2023-12-10, 10:10–10:40 (Asia/Taipei), NYCU
Profiling is widely used to analyze a program’s runtime performance characteristics. It collects performance metric such as CPU usage, function call frequencies and generates reports, graphs, or visualizations that highlight hotspots. There are two kinds of profiling tools, non-intrusive profiling and intrusive profiling. The former gathers information about the program’s behavior by periodically observe the program’s state without modifying its code, the later involves modifying the program’s code or behavior to gather performance data, including source code instrumentation or binary rewriting.
However, most of the existing profiling tools are sampling based such as linux perf, meaning that it can’t capture precise hit count of each function being executed.
In this proposal, I would like to talk about how linux perf tool gathers performance metric and how can one benefit from it to build a source code level profiling tool for a C++ application.

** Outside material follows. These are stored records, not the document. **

$ cat config.mk
export PLATFORM = sky130hd
export DESIGN_NAME = ram_port_arbiter_flat
export DESIGN_NICKNAME = d
export VERILOG_FILES = /design/src/rtl/ram_port_arbiter_if.sv /design/src/rtl/ram_port_arbiter.sv /design/src/flat_wrapper.sv
export SDC_FILE = /design/constraint.sdc
export NUM_CORES = 1
export LEC_CHECK = 0
export CAP_MARGIN = 20
export CELL_PAD_IN_SITES_DETAIL_PLACEMENT = 1
export CELL_PAD_IN_SITES_GLOBAL_PLACEMENT = 1
export CORE_UTILIZATION = 31
export CTS_CLUSTER_DIAMETER = 200
export DETAILED_ROUTE_END_ITERATION = 7
export PLACE_DENSITY_LB_ADDON = 0.1
export SLEW_MARGIN = 20
export SYNTH_ARGS = -nofsm -noshare
export SYNTH_HDL_FRONTEND = slang
export SYNTH_SLANG_ARGS = --single-unit
$ cat constraint.sdc
create_clock -name clk -period 4.4 [get_ports clk]
set_input_delay 0.88 -clock clk [delete_from_list [all_inputs] [get_ports clk]]
set_output_delay 0.88 -clock clk [all_outputs]
set_load 0.05 [all_outputs]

The optimization of software performance is a critical concern for developers, especially in HPC, where efficiency laid the basic foundation of the success of an application. To tweak a program’s performance, one can use profiling to identify areas of code that consume significant resources, such as CPU time, memory, or I/O operations.
Sampling-based profiler offers a non-intrusive method for analyzing the performance of a software application. Generally, it has lower overhead compared to instrumentation-based profilers. They regularly collect data, minimizing the impact on the application’s runtime performance. Though easy to use, sampling-based profilers sometimes miss short-lived or infrequent events, resulting in imprecise profiling result as specific code segments may be responsible for performance issues.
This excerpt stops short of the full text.